_Work task_
Search the material below for lines containing the string "first", and copy every one you find.

★ ★ ★ ★

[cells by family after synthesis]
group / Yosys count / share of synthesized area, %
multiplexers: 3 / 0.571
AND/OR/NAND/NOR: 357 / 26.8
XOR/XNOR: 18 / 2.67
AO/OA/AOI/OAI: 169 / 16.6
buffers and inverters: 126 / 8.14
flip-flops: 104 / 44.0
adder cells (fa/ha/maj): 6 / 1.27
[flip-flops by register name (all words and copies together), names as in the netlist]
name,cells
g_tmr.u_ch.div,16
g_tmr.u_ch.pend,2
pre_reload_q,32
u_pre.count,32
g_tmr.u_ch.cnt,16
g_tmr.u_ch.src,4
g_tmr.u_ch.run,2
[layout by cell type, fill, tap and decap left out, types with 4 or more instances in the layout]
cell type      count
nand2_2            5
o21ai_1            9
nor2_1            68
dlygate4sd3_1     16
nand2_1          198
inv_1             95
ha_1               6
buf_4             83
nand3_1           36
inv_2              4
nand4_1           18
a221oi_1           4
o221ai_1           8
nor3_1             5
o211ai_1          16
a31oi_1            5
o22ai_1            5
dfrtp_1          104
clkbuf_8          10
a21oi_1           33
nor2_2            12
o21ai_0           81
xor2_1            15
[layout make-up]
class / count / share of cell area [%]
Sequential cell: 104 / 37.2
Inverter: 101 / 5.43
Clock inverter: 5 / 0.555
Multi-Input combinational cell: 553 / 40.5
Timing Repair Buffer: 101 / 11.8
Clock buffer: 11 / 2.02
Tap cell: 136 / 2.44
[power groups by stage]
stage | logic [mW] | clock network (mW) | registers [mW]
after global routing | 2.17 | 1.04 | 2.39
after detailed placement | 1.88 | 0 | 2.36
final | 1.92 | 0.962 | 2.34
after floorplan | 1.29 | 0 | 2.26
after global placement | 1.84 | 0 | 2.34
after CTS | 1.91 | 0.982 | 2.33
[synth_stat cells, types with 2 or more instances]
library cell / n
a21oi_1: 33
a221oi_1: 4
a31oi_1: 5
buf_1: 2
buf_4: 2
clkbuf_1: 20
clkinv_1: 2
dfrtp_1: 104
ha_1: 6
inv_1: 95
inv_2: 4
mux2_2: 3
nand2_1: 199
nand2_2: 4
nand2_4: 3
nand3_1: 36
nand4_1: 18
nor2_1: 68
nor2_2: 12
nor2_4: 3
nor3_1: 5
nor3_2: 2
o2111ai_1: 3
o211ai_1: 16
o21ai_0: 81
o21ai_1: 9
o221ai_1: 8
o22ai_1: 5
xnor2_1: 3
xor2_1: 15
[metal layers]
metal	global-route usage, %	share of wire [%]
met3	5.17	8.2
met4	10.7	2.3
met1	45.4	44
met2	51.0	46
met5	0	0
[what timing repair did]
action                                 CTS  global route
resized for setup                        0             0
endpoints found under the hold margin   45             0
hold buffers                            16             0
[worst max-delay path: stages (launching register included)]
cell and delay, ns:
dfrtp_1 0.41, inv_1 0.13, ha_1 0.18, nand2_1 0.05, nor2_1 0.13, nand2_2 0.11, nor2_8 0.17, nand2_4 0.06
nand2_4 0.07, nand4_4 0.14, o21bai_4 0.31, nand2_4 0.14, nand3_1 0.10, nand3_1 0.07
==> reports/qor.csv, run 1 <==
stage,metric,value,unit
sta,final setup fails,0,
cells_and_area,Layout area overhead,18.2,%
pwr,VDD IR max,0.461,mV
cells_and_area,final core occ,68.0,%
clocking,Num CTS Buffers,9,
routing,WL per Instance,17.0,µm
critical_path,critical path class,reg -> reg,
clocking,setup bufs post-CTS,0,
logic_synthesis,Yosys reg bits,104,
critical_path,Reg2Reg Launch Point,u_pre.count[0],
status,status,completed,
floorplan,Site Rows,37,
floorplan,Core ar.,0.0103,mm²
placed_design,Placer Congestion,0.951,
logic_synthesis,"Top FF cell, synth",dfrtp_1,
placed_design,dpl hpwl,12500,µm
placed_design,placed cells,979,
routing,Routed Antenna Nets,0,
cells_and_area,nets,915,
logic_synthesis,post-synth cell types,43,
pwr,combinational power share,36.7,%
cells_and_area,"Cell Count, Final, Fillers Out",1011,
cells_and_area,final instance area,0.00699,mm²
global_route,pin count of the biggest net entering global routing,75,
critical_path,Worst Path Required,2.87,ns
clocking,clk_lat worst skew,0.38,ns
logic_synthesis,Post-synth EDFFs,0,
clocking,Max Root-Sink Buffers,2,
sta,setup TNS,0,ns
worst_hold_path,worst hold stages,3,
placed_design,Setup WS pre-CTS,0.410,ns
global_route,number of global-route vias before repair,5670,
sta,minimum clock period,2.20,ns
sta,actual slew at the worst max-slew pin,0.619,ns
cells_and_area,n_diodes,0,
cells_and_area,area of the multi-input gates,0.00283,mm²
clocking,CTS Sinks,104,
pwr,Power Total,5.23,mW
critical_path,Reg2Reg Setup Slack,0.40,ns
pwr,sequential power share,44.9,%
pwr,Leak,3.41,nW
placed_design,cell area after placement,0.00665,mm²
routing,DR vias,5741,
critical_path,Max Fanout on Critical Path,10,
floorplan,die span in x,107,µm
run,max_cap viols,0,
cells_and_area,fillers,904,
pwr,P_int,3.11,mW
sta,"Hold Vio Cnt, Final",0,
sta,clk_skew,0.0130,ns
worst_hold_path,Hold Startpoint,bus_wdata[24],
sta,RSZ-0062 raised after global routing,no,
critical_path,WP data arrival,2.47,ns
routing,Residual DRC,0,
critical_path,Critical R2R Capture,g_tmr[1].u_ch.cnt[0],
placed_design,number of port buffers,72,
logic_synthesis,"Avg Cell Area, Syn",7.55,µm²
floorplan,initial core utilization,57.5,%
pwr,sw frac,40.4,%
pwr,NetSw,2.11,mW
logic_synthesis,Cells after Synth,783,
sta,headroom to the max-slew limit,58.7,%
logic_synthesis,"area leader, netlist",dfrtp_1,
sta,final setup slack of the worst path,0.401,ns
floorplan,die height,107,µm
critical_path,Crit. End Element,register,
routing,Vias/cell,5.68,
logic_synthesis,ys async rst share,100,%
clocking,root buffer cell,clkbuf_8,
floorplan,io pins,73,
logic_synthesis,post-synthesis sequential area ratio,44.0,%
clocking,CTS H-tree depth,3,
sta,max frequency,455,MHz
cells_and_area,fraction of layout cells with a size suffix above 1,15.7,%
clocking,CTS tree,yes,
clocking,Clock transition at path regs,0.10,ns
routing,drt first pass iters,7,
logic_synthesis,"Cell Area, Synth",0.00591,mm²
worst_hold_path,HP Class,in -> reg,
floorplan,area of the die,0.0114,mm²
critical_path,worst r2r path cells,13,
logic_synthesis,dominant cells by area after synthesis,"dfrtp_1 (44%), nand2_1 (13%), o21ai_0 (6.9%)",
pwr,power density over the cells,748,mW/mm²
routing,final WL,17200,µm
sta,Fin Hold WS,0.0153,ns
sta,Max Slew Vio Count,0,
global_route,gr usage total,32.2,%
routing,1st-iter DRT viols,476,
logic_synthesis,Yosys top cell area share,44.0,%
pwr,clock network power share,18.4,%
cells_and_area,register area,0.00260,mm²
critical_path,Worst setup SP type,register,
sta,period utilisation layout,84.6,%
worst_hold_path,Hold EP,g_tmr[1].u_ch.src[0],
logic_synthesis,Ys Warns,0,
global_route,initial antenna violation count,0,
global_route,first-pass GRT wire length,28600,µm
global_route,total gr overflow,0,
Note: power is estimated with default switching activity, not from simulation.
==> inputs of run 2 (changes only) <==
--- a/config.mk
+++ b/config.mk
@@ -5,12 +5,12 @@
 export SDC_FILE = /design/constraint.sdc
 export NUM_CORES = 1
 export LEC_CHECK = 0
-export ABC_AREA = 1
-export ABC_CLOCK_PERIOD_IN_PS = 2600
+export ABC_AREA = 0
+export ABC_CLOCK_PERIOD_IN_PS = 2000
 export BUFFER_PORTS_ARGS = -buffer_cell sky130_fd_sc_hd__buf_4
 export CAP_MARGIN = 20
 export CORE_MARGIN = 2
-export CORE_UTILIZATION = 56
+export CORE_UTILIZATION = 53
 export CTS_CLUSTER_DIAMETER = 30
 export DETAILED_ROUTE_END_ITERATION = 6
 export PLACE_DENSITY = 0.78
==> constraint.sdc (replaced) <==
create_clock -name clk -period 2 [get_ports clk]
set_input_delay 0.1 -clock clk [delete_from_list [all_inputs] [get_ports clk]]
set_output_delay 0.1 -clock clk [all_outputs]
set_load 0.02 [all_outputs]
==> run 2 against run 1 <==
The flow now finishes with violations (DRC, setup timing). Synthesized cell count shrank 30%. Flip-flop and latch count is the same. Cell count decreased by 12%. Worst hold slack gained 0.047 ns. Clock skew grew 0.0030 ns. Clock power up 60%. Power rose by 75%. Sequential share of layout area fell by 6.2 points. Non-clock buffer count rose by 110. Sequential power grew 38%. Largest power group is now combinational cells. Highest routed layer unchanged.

★ ★ ★ ★

_Solution to the exercise_
routing,drt first pass iters,7,
global_route,first-pass GRT wire length,28600,µm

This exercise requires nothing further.